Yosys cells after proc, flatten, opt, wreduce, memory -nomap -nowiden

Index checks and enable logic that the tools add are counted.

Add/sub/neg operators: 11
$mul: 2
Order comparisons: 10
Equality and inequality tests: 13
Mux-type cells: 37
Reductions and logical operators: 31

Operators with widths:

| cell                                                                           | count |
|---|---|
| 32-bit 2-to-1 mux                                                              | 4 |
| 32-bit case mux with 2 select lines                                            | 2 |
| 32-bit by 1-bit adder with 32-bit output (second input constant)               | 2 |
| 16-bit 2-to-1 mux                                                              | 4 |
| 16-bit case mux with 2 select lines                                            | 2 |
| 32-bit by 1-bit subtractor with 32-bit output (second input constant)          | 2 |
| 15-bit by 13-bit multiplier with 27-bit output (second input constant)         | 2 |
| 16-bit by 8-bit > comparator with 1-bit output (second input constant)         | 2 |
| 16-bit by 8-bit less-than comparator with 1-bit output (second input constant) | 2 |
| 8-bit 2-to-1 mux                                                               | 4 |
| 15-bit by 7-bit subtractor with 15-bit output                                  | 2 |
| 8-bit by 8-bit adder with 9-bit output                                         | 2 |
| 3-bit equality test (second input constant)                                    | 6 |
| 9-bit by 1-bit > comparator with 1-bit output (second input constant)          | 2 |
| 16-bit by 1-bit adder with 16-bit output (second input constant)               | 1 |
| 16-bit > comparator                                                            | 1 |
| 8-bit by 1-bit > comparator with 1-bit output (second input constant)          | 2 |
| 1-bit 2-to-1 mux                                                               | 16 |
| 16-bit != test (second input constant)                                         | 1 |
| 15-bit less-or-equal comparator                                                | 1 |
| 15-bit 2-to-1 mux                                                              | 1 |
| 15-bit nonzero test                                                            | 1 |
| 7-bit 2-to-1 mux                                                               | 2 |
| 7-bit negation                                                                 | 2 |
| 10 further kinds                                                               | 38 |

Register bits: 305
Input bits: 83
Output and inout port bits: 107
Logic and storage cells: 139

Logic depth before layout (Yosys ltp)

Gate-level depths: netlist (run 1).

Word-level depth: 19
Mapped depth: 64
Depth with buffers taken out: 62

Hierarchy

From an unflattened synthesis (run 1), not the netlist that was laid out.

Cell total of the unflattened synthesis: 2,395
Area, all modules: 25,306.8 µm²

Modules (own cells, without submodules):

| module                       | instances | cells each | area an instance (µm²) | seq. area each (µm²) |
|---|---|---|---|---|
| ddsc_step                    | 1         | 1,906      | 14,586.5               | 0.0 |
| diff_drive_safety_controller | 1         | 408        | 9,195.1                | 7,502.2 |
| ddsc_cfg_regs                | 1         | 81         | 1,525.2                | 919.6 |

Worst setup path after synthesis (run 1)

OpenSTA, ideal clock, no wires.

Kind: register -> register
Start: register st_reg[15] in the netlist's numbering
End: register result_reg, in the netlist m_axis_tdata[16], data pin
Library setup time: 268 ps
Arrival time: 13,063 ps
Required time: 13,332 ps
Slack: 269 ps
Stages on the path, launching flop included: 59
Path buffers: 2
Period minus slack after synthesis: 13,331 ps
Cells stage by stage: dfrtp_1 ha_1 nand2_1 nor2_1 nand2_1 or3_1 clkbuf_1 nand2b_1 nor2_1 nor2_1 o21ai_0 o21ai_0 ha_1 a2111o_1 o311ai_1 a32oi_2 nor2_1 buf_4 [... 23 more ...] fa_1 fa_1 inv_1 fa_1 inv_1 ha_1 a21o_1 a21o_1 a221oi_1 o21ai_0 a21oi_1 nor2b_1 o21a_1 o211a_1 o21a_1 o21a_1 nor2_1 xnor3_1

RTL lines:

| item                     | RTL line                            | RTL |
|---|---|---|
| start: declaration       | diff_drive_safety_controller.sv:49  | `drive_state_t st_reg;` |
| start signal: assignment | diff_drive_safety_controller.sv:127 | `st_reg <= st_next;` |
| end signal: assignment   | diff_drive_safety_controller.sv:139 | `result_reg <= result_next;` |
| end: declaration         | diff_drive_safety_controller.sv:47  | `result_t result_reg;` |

Exercise aim.
Reply with only the number of lines in the entries that contain the word "Yosys".

Solved exercise.
2